The colleague of Dr. Robertson ascended the pulpit.1 His external appearance was not prepossessing. A remarkably fair complexion, strangely contrasted with a black wig without a grain of powder; a narrow chest and a stooping posture; hands which, placed like props on either side of the pulpit, seemed necessary rather to support the person than to assist the gesticulation of the preacher; no gown, not even that of Geneva, a tumbled band, and a gesture which seemed scarce voluntary, were the first circumstances which struck a stranger. ‘The preacher seems a very ungainly person,’ whispered Mannering to his new friend.

‘Never fear, he’s the son of an excellent Scottish lawyer;2 he’ll show blood, I’ll warrant him.’

The learned Counsellor predicted truly.

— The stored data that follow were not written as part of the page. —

--- src/rtl/bandai2003_pkg.sv ---
// Shared constants and types for the Bandai 2003 mapper unlock (host and mapper sides).
package bandai2003_pkg;

  localparam logic [7:0]  ADDR_ACK         = 8'h5A;
  localparam logic [7:0]  ADDR_NAK         = 8'hA5;
  localparam int unsigned FRAME_DATA_BITS  = 16;
  localparam logic [15:0] EXP_WORD_DEFAULT = 16'h28A0;

  typedef enum logic [2:0] {
    ST_IDLE,
    ST_ACK,
    ST_NAK,
    ST_WAIT_START,
    ST_DATA,
    ST_TRAIL,
    ST_PASSED,
    ST_FAILED
  } state_e;

endpackage

--- src/rtl/bandai2003_so_rx.sv ---
// Mapper SO receiver: start-bit search with timeout, 16-bit LSB-first shift, trailer check.
module bandai2003_so_rx
  import bandai2003_pkg::*;
#(
  parameter logic [15:0] EXP_WORD = EXP_WORD_DEFAULT,
  parameter int unsigned TIMEOUT  = 32
) (
  input  logic                       CLK,
  input  logic                       RSTn,
  input  logic                       clr_i,
  input  logic                       wait_i,
  input  logic                       data_i,
  input  logic                       trail_i,
  input  logic                       so_i,
  output logic                       frame_start_c_o,
  output logic                       last_bit_c_o,
  output logic                       bit_ok_c_o,
  output logic                       err_c_o,
  output logic [FRAME_DATA_BITS-1:0] rx_data_o
);

  localparam int unsigned TCW = (TIMEOUT < 2) ? 1 : $clog2(TIMEOUT);
  localparam int unsigned BCW = $clog2(FRAME_DATA_BITS);

  logic [TCW-1:0]             tmo_cnt_q, tmo_cnt_d;
  logic [BCW-1:0]             bit_cnt_q, bit_cnt_d;
  logic [FRAME_DATA_BITS-1:0] rx_q, rx_d;
  logic                       tmo_hit;
  logic                       trail_ok;

  assign tmo_hit  = (tmo_cnt_q == TCW'(TIMEOUT - 1));
  assign trail_ok = ~so_i & (rx_q == EXP_WORD);

  assign frame_start_c_o = wait_i & ~so_i;
  assign last_bit_c_o    = data_i & (bit_cnt_q == BCW'(FRAME_DATA_BITS - 1));
  assign bit_ok_c_o      = trail_i & trail_ok;
  assign err_c_o         = (wait_i & so_i & tmo_hit) | (trail_i & ~trail_ok);
  assign rx_data_o       = rx_q;

  // Counters run only inside their phase and sit at zero otherwise; payload shifts in MSB-side.
  always_comb begin
    tmo_cnt_d = '0;
    bit_cnt_d = '0;
    rx_d      = rx_q;
    if (wait_i && so_i) tmo_cnt_d = tmo_cnt_q + TCW'(1);
    if (data_i) begin
      bit_cnt_d = bit_cnt_q + BCW'(1);
      rx_d      = {so_i, rx_q[FRAME_DATA_BITS-1:1]};
    end
    if (clr_i) rx_d = '0;
  end

  // Receiver state registers.
  always_ff @(posedge CLK or negedge RSTn) begin
    if (!RSTn) begin
      tmo_cnt_q <= '0;
      bit_cnt_q <= '0;
      rx_q      <= '0;
    end else begin
      tmo_cnt_q <= tmo_cnt_d;
      bit_cnt_q <= bit_cnt_d;
      rx_q      <= rx_d;
    end
  end

endmodule
### config.mk
export PLATFORM = sky130hd
export DESIGN_NAME = lzc_norm_pipe
export DESIGN_NICKNAME = d
export VERILOG_FILES = /design/src/rtl/lzc_norm_pipe.sv
export SDC_FILE = /design/constraint.sdc
export NUM_CORES = 1
export LEC_CHECK = 0
export ABC_CLOCK_PERIOD_IN_PS = 2200
export BUFFER_PORTS_ARGS = -buffer_cell sky130_fd_sc_hd__clkbuf_2
export CAP_MARGIN = 20
export CORE_MARGIN = 3
export CORE_UTILIZATION = 51
export DETAILED_ROUTE_END_ITERATION = 10
export PLACE_DENSITY = 0.76
export SLEW_MARGIN = 15
export SYNTH_ARGS = -nofsm -noshare
export SYNTH_HDL_FRONTEND = slang
export SYNTH_SLANG_ARGS = --single-unit
### constraint.sdc
create_clock -name clk -period 2.2 [get_ports clk]
set_input_delay 0.44 -clock clk [delete_from_list [all_inputs] [get_ports clk]]
set_output_delay 0.44 -clock clk [all_outputs]
set_load 0.01 [all_outputs]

A lecture was delivered, fraught with new, striking, and entertaining views of Scripture history, a sermon in which the Calvinism of the Kirk of Scotland was ably supported, yet made the basis of a sound system of practical morals, which should neither shelter the sinner under the cloak of speculative faith or of peculiarity of opinion, nor leave him loose to the waves of unbelief and schism. Something there was of an antiquated turn of argument and metaphor, but it only served to give zest and peculiarity to the style of elocution. The sermon was not read: a scrap of paper containing the heads of the discourse was occasionally referred to, and the enunciation, which at first seemed imperfect and embarrassed, became, as the preacher warmed in his progress, animated and distinct; and although the discourse could not be quoted as a correct specimen of pulpit eloquence, yet Mannering had seldom heard so much learning, metaphysical acuteness, and energy of argument brought into the service of Christianity.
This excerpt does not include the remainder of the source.